随着基础建设需求的不断增大，混凝土材料被广泛应用于现代工程建设，但在长期服役过程中容易出现裂缝等局部损伤，严重可危及建筑结构安全和人民的生命财产安全。近年来，利用产脲酶微生物诱导钙沉淀修复混凝土裂缝的技术因其作用持久性和环境友好性受到国内外学者的关注。然而，目前已获得的产脲酶野生菌株和基因工程重组菌株的脲酶活性仍普遍较低，严重制约了微生物诱导钙沉淀修复混凝土裂缝技术的发展。因此，如何高效表达脲酶、提高脲酶活性成为亟待解决的问题。基于此，本研究拟通过分子生物学手段，构建不同来源脲酶基因簇的重组表达菌株，拟筛选并获得高脲酶活性的脲酶重组菌株。主要工作总结如下：
　　(1)枯草芽孢杆菌来源脲酶UreABC基因簇在大肠杆菌中异源表达。以大肠杆菌BL21(DE3)为底盘菌，成功表达了枯草芽孢杆菌来源脲酶UreABC基因簇。重组脲酶经SDS-PAGE和NanoLC-ESI-MS/MS质谱分析，证明目的蛋白的UreA、UreB和UreC亚基均成功表达，但UreB、UreC亚基多以不溶性包涵体形式存在。BL21/pET32aUreABC重组菌的脲酶活性为1.244±0.001mmol/(L·min)。
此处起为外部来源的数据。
$ cat src/design/vsc_dp.sv
// Datapath of the varint stream codec: decode accumulator, encode shifter, output register.
// Depends on vsc_pkg; driven by commands from vsc_ctrl.
module vsc_dp (
  input  logic                clk_i,
  input  logic                rst_ni,
  input  vsc_pkg::cmd_t       cmd_i,
  output vsc_pkg::sts_t       sts_o,
  input  logic                wide_i,
  input  logic [7:0]          in_byte_i,
  input  logic signed [63:0]  in_value_i,
  output logic                is_value_o,
  output logic [7:0]          out_byte_o,
  output logic signed [63:0]  out_value_o,
  output logic                last_o,
  output logic                status_o
);

  logic [63:0] acc_q, acc_d;
  logic [3:0]  gc_q, gc_d;
  logic [63:0] enc_q, enc_d;

  logic        is_value_q, is_value_d;
  logic [7:0]  out_byte_q, out_byte_d;
  logic [63:0] out_value_q, out_value_d;
  logic        last_q, last_d;
  logic        status_q, status_d;

  logic [3:0]  limit;
  logic [5:0]  shift;
  logic [63:0] acc_new;
  logic [63:0] dec_value;
  logic        over, full, cont, dec_err;
  logic [63:0] enc_src;
  logic        enc_last;

  always_comb begin
    limit   = wide_i ? vsc_pkg::LIMIT_WIDE : vsc_pkg::LIMIT_NARROW;
    shift   = 6'(({3'b000, gc_q} << 3) - {3'b000, gc_q});
    acc_new = acc_q | ({56'b0, in_byte_i & vsc_pkg::GROUP_MASK} << shift);
    over    = gc_q >= limit;
    full    = (gc_q + 4'd1) >= limit;
    cont    = (in_byte_i & vsc_pkg::CONT_FLAG) != 8'h00;
    dec_err = over || (cont && full);
    sts_o.dec_emit = over || !cont || full;

    if (dec_err) begin
      dec_value = 64'b0;
    end else if (wide_i) begin
      dec_value = acc_new;
    end else begin
      dec_value = {{32{acc_new[31]}}, acc_new[31:0]};
    end

    if (cmd_i.enc_first) begin
      enc_src = wide_i ? in_value_i : {32'b0, in_value_i[31:0]};
    end else begin
      enc_src = enc_q;
    end
    enc_last       = (enc_src & vsc_pkg::ENC_HIGH_MASK) == 64'b0;
    sts_o.enc_last = enc_last;

    acc_d = acc_q;
    gc_d  = gc_q;
    if (cmd_i.dec) begin
      if (sts_o.dec_emit) begin
        acc_d = 64'b0;
        gc_d  = 4'd0;
      end else begin
        acc_d = acc_new;
        gc_d  = gc_q + 4'd1;
      end
    end

    enc_d       = enc_q;
    is_value_d  = is_value_q;
    out_byte_d  = out_byte_q;
    out_value_d = out_value_q;
    last_d      = last_q;
    status_d    = status_q;
    if (cmd_i.dec && sts_o.dec_emit) begin
      is_value_d  = 1'b1;
      out_byte_d  = 8'h00;
      out_value_d = dec_value;
      last_d      = 1'b0;
      status_d    = dec_err ? vsc_pkg::STATUS_OVERRUN : vsc_pkg::STATUS_OK;
    end else if (cmd_i.enc_first || cmd_i.enc_next) begin
      enc_d       = enc_src >> 7;
      is_value_d  = 1'b0;
      out_byte_d  = (enc_src[7:0] & vsc_pkg::GROUP_MASK) |
                    (enc_last ? 8'h00 : vsc_pkg::CONT_FLAG);
      out_value_d = 64'b0;
      last_d      = enc_last;
      status_d    = vsc_pkg::STATUS_OK;
    end
  end

  always_ff @(posedge clk_i or negedge rst_ni) begin
    if (!rst_ni) begin
      acc_q <= 64'b0;
      gc_q  <= 4'd0;
    end else begin
      acc_q <= acc_d;
      gc_q  <= gc_d;
    end
  end

  always_ff @(posedge clk_i) begin
    enc_q       <= enc_d;
    is_value_q  <= is_value_d;
    out_byte_q  <= out_byte_d;
    out_value_q <= out_value_d;
    last_q      <= last_d;
    status_q    <= status_d;
  end

  assign is_value_o  = is_value_q;
  assign out_byte_o  = out_byte_q;
  assign out_value_o = out_value_q;
  assign last_o      = last_q;
  assign status_o    = status_q;

endmodule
　　(2)枯草芽孢杆菌来源脲酶UreABC基因簇在枯草芽孢杆菌中的同源表达。采用同源重组方法将目的基因UreABC和UreABC(His-tag)亚克隆至表达载体pHT254，将重组表达载体pHT254UreABC和pHT254UreABC(His-tag)分别电转化枯草芽孢杆菌，获得重组菌株AS1/pHT254UreABC和AS1/pHT254UreABC(His-tag )。SDS-PAGE和NanoLC-ESI-MS/MS质谱分析结果表明，重组菌中表达的UreABC多为可溶性脲酶复合体。AS1/pHT254UreABC重组菌株的脲酶活性达到2.555±0.001mmol/(L·min)，比含有组氨酸标签的AS1/pHT254UreABC(His-tag)重组菌株高2.8倍，推测可能原因是组氨酸标签对亚基基团自组装形成脲酶复合体或对脲酶复合体的催化功能存在一定程度的影响。
　　(3)具有辅助蛋白的巴氏芽孢八叠球菌来源脲酶在枯草芽孢杆菌表达系统中高效表达。采用同源重组的方法将巴氏芽孢八叠球菌来源的脲酶基因簇UreABCEFGD亚克隆至含有强启动子的载体pHT254中，分别构建含有和不含组氨酸标签的两种表达载体pHT254UreABCEFGD(His-tag)和pHT254UreABCEFGD。另外，为研究脲酶基因顺序对催化活性的影响，采取相同策略，构建基因簇中UreD位置调整的表达载体pHT254UreABCDEFG和pHT254UreABCDEFG(His-tag)。将以上重组表达载体分别电转化枯草芽孢杆菌AS1，筛选获得四种重组脲酶表达菌株。其中，AS1/pHT254UreABCEFGD菌株的最高脲酶活性达44.51±0.002mmol/(L·min)，比含组氨酸标签的AS1/pHT254UreABCEFGD(His-tag)重组菌株高6.01倍，比目前已知分解尿素能力最强的S.pasteurii脲酶活性高1.91倍。然而，调整脲酶基因编码顺序后获得的重组菌株未检测到脲酶催化活性，推测可能的原因是翻译出的多肽链未形成正确折叠。
　　综上所述，通过对比研究不同脲酶资源在原核表达系统的酶活力，获得比野生S.pasteurii催化尿素水解能力高1.91倍的AS1/pHT254UreABCEFGD重组菌株，该重组菌在混凝土裂缝修复方面具有潜在的应用价值，本研究也为进一步获得适用于工业应用的脲酶高效工程菌株研发奠定基础。